REQUIREMENT. Of all the entries below, only the lines from the one with "fa+ha+maj | 2" up to and including the one with "path / end /" are to be duplicated exactly.

**** RECORDS PROVIDED ****

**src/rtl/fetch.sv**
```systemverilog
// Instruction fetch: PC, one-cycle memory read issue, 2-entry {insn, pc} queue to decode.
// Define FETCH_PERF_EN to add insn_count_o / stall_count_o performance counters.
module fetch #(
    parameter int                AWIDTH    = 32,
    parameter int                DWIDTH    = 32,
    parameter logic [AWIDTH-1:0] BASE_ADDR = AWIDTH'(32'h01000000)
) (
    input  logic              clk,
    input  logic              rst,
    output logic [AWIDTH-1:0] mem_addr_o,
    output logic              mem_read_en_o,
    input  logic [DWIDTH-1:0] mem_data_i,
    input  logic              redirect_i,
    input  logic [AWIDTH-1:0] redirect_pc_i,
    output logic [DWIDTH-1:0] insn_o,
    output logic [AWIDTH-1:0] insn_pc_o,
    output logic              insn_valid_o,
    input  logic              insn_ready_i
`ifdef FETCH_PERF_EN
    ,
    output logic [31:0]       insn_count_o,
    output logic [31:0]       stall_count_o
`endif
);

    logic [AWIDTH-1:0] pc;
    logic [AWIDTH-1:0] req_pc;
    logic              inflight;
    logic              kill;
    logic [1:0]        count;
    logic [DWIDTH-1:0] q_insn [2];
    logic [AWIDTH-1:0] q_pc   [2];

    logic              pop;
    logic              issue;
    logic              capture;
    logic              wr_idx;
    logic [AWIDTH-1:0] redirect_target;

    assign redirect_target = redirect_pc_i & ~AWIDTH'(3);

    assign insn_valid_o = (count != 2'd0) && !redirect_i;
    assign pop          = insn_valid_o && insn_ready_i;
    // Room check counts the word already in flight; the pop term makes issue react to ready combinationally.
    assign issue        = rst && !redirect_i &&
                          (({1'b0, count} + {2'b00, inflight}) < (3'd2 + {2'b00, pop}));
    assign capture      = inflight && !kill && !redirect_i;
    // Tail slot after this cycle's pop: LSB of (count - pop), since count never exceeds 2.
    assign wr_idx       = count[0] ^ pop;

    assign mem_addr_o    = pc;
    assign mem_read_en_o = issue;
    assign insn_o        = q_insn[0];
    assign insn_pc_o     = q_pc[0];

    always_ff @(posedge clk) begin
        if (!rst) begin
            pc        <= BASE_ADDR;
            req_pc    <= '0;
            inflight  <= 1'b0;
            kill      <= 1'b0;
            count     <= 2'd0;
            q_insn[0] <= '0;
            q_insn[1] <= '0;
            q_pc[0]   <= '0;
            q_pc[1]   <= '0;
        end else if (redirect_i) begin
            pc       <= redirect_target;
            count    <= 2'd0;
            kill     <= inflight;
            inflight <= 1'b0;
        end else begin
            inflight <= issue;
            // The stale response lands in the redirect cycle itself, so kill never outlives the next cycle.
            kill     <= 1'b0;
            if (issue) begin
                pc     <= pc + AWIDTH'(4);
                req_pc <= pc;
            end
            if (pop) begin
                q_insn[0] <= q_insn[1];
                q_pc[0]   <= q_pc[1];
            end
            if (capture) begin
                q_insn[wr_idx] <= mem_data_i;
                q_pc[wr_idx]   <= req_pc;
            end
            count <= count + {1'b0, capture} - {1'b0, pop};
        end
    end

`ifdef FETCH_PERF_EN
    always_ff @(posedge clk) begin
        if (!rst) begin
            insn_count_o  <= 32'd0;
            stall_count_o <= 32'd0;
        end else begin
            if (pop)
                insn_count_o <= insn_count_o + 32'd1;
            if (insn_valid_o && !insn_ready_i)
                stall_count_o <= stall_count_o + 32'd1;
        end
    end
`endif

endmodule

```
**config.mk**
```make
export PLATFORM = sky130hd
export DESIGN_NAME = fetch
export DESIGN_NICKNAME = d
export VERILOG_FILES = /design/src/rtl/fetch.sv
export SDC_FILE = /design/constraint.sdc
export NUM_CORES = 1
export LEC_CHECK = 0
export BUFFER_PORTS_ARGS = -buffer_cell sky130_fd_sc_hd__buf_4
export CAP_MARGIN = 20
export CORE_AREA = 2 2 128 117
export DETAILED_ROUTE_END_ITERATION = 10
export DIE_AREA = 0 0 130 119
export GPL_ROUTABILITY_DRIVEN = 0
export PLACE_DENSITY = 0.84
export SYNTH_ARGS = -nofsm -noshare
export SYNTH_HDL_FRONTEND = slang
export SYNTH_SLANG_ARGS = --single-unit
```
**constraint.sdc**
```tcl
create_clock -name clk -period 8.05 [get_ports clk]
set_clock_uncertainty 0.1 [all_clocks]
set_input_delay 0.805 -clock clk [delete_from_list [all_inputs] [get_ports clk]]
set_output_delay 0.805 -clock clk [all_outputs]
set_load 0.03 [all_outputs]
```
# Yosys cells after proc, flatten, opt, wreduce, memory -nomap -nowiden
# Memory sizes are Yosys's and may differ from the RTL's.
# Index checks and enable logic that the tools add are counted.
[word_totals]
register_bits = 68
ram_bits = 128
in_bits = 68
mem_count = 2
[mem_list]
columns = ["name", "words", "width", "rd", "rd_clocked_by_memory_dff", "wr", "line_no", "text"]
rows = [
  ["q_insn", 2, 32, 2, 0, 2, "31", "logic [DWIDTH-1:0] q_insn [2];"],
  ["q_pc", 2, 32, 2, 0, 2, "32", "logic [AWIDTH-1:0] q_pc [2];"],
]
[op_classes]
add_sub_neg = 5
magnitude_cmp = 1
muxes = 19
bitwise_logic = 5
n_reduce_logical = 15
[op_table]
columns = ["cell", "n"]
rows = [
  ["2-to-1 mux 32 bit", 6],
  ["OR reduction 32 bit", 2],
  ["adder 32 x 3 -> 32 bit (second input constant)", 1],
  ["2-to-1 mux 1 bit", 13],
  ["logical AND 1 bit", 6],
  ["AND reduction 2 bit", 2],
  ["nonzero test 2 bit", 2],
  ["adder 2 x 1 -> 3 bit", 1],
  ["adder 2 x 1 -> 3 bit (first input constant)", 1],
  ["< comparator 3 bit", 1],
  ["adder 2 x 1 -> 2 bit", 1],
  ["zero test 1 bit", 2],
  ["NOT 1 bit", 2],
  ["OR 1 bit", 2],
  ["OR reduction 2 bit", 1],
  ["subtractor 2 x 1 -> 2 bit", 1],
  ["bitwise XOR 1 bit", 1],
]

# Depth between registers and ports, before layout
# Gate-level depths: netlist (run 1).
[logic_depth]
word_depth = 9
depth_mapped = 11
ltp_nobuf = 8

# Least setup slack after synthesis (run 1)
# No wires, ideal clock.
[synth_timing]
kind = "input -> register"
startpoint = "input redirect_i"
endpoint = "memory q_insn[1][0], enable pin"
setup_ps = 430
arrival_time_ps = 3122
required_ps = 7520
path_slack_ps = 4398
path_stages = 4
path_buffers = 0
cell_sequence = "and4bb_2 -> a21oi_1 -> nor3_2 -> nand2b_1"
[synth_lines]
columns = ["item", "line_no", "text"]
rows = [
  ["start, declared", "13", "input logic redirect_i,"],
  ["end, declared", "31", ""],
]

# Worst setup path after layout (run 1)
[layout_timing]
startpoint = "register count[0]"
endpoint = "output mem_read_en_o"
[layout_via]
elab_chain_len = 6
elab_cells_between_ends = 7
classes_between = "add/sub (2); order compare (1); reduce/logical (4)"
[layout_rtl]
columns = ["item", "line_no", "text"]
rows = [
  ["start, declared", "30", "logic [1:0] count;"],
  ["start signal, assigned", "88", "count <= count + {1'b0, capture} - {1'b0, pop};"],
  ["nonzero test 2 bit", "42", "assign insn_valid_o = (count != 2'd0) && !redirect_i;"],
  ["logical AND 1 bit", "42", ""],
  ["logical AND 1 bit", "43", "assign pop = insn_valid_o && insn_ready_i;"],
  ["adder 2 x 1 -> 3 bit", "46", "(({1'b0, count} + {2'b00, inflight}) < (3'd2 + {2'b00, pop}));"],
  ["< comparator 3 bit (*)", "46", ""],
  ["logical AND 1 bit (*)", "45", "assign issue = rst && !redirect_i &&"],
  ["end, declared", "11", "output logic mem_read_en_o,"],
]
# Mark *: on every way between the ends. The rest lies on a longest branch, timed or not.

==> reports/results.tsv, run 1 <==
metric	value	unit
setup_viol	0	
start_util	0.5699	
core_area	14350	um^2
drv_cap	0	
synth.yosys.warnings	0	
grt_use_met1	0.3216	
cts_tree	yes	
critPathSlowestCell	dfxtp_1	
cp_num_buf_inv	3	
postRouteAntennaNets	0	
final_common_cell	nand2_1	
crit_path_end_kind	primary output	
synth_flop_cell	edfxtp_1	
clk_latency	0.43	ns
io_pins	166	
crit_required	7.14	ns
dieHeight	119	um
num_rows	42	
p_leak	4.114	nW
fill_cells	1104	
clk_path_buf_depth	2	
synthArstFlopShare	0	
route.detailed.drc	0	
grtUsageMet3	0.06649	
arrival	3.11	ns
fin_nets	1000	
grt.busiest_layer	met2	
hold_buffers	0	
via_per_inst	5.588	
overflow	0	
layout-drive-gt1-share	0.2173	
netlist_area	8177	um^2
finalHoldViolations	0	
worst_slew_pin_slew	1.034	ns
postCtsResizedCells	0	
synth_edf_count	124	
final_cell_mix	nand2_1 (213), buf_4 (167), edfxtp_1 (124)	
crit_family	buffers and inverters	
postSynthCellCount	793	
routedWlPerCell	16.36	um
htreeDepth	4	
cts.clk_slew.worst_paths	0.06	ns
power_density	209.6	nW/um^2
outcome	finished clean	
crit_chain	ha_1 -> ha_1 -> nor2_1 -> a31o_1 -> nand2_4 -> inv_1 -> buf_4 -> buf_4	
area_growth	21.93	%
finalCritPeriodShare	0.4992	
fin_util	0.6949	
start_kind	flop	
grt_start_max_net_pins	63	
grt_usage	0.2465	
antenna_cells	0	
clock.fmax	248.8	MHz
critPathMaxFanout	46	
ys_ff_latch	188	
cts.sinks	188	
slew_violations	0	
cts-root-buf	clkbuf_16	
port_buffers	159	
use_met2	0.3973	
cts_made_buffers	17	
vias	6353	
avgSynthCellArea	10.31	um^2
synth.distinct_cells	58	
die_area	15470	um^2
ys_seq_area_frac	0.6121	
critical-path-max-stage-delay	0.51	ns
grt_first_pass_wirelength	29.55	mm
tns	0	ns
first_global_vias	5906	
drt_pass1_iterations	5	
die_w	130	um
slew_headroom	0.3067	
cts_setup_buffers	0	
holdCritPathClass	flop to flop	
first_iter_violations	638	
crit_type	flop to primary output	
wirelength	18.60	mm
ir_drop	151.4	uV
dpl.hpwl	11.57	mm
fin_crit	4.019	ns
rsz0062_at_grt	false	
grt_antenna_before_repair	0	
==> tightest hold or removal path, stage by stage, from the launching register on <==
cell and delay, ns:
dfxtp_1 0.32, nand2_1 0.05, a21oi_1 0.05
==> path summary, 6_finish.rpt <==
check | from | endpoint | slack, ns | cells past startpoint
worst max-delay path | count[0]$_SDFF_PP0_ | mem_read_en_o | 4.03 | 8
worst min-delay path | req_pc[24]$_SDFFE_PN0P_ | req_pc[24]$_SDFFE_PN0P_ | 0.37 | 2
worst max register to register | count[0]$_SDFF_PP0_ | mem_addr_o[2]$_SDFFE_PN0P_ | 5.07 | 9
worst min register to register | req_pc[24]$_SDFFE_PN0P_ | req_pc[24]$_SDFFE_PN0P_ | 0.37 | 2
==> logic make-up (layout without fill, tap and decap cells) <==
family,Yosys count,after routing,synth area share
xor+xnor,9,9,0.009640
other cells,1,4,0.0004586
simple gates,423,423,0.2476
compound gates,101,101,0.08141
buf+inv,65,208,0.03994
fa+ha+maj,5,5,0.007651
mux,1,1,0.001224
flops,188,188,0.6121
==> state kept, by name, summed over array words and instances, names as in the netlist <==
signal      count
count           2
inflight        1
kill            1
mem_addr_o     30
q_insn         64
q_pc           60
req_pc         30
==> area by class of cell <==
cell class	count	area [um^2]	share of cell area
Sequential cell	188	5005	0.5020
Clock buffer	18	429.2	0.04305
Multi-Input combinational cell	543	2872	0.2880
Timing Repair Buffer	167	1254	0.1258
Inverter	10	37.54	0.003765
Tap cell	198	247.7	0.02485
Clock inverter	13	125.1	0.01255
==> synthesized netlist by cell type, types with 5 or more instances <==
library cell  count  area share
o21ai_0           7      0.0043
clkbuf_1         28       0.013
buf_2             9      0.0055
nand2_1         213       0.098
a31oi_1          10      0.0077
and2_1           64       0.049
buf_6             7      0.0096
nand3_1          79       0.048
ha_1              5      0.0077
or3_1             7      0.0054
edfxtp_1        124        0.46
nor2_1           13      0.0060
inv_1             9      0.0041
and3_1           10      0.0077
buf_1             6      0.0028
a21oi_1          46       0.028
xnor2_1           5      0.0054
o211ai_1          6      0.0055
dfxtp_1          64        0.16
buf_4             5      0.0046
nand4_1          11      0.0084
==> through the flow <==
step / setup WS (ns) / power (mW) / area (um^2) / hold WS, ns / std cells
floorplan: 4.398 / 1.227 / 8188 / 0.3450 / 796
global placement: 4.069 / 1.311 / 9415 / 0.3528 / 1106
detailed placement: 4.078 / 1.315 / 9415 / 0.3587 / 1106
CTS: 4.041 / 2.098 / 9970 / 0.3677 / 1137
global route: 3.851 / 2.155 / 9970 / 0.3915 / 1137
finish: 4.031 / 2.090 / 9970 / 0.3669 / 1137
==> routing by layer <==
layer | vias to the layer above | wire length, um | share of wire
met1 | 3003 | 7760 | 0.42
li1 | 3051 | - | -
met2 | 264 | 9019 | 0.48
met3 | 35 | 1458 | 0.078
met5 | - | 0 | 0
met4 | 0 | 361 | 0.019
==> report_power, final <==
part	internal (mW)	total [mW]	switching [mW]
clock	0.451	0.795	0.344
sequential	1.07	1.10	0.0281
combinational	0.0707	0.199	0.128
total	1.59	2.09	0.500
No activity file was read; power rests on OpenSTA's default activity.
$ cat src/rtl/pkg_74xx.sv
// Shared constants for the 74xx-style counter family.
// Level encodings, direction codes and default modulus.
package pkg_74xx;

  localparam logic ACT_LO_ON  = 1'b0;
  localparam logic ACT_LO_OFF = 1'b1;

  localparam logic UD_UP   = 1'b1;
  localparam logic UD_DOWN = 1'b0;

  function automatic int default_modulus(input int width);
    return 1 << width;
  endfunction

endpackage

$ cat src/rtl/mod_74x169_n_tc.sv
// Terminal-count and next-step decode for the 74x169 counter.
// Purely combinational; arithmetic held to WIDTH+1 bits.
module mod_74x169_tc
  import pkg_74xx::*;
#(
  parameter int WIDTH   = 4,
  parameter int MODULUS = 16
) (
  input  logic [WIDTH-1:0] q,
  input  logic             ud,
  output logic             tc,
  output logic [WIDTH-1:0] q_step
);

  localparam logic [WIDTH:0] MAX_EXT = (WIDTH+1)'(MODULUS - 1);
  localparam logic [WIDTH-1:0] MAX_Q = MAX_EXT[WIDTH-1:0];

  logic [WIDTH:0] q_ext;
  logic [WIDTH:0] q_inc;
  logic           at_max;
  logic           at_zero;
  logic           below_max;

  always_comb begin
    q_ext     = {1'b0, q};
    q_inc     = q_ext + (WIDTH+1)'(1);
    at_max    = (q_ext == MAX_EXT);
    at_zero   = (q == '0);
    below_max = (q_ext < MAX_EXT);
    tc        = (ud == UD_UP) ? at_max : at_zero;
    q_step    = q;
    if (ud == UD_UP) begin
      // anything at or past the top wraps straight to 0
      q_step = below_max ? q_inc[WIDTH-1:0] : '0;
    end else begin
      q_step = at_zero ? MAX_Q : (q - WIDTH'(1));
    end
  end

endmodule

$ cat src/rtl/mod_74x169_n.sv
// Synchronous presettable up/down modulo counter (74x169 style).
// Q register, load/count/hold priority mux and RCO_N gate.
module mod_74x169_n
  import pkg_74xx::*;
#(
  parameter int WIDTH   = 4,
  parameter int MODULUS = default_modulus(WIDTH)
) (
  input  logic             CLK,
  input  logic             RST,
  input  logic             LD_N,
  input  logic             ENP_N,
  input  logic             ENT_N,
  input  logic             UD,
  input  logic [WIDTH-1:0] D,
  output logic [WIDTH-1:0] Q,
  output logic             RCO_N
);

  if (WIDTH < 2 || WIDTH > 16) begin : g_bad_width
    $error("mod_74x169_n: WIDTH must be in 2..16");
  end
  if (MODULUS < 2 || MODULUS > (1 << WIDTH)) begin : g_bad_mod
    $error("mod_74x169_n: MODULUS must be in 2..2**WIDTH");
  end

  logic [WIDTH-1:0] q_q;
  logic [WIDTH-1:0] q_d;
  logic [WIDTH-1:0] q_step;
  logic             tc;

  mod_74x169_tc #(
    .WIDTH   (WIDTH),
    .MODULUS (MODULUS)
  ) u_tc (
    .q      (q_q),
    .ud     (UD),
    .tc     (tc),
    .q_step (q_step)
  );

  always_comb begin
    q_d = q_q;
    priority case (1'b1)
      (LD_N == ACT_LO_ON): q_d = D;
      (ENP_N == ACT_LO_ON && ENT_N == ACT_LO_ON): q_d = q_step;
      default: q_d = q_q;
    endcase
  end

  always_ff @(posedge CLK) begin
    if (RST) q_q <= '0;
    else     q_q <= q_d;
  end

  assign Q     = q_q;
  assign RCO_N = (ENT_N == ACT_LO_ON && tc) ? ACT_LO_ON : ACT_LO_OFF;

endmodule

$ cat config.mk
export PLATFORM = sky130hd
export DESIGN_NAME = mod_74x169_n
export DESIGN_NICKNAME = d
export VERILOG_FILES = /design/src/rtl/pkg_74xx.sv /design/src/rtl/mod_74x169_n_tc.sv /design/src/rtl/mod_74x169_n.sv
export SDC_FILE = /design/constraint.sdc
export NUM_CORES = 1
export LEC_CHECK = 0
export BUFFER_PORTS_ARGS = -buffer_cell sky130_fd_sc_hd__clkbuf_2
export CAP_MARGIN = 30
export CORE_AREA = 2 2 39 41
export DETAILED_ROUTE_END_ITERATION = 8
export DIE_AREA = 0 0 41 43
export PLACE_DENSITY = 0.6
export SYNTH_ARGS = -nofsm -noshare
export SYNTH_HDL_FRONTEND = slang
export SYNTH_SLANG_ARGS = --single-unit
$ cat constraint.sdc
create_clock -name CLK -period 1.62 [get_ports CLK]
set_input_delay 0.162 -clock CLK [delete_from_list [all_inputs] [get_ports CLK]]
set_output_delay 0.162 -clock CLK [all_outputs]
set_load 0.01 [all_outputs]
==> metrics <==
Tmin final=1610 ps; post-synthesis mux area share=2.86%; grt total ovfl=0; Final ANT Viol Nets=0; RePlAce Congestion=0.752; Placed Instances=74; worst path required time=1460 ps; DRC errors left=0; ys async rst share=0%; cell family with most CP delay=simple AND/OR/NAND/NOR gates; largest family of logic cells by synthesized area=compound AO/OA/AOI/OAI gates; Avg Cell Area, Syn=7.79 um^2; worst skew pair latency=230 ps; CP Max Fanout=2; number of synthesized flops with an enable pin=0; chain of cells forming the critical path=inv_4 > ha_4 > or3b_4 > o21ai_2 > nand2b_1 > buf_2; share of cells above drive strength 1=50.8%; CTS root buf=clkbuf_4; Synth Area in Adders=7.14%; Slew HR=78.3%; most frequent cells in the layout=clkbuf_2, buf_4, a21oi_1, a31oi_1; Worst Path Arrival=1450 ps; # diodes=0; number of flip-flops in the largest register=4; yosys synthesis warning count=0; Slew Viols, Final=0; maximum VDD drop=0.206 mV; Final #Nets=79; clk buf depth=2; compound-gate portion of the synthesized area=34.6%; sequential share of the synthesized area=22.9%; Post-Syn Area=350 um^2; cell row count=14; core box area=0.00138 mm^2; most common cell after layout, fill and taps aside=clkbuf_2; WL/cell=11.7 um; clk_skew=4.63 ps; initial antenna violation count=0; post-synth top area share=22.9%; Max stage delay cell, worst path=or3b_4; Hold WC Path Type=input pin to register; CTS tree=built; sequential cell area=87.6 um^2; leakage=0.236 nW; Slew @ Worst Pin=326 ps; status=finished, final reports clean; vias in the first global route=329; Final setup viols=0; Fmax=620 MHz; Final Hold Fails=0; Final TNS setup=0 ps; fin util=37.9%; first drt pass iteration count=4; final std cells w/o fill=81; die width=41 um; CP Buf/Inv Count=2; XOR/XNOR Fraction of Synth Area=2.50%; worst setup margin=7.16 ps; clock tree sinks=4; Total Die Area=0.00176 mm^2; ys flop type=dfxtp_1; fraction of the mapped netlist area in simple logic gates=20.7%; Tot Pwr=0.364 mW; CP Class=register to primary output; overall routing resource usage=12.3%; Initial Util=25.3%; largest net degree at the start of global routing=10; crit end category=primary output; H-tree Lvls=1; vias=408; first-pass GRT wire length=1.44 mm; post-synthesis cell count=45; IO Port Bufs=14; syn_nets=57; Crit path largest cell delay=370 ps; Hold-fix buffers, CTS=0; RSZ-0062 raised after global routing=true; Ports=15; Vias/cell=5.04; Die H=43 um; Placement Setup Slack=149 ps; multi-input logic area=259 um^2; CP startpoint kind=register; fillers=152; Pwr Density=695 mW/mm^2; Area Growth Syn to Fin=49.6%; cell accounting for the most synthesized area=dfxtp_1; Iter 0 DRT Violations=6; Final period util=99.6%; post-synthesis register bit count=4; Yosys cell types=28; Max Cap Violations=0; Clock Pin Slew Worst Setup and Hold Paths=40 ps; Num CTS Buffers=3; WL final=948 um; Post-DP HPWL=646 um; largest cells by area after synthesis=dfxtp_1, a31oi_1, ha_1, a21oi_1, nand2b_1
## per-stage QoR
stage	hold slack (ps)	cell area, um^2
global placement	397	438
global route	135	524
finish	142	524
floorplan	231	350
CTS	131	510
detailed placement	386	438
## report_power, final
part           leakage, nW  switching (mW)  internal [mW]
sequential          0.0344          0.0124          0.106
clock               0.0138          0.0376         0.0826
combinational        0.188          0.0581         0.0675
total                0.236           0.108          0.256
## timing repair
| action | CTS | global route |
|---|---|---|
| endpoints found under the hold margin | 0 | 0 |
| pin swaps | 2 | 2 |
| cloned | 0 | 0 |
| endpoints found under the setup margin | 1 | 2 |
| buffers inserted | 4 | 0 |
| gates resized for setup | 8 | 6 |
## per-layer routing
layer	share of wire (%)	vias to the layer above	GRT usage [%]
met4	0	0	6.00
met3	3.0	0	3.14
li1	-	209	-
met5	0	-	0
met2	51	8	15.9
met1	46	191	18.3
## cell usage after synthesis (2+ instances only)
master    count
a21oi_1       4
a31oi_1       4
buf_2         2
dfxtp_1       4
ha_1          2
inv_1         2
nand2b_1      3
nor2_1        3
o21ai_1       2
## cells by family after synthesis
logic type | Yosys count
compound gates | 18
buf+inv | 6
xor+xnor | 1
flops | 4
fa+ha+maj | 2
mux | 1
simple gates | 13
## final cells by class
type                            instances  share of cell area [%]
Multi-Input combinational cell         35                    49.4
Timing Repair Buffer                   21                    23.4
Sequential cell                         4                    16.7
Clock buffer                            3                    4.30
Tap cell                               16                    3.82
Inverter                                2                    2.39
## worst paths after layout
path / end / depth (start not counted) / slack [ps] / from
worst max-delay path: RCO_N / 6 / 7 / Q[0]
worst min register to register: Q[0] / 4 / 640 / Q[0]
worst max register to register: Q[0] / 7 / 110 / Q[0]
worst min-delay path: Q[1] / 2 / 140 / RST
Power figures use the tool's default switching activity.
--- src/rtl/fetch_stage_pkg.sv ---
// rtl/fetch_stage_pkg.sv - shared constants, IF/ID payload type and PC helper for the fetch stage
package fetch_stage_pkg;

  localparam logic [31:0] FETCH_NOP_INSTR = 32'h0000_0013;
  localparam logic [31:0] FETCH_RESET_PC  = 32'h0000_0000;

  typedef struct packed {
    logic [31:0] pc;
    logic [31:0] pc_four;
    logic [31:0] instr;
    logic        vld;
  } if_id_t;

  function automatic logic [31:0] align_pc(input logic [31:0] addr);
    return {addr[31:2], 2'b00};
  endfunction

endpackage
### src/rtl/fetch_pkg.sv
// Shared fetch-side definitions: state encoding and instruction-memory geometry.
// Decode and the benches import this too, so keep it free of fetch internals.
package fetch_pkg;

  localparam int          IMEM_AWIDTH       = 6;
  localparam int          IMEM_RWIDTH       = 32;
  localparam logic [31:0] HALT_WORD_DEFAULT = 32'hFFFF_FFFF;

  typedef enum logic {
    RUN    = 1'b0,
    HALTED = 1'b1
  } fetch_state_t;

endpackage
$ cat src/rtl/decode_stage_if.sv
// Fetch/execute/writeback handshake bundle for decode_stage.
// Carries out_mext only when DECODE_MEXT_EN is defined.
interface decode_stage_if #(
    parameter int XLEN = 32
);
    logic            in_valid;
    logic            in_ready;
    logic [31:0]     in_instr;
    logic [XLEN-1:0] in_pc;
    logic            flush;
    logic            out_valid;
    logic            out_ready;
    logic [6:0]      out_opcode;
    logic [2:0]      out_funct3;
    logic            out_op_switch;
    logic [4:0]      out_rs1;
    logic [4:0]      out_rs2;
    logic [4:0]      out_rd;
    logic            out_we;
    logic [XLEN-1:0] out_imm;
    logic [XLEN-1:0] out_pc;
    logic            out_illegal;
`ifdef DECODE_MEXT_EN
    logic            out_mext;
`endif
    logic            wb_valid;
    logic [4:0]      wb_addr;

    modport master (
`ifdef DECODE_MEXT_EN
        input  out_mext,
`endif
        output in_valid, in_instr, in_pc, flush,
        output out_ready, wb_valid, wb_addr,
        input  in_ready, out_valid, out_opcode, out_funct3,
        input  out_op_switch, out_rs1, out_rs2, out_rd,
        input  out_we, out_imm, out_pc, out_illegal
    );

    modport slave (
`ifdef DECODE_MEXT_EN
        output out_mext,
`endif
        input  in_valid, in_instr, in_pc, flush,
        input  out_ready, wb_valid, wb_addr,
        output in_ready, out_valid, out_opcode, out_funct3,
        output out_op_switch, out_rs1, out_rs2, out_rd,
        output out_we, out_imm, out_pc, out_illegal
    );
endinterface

****

RESULT OF THE EXERCISE.
fa+ha+maj | 2
mux | 1
simple gates | 13
## final cells by class
type                            instances  share of cell area [%]
Multi-Input combinational cell         35                    49.4
Timing Repair Buffer                   21                    23.4
Sequential cell                         4                    16.7
Clock buffer                            3                    4.30
Tap cell                               16                    3.82
Inverter                                2                    2.39
## worst paths after layout
path / end / depth (start not counted) / slack [ps] / from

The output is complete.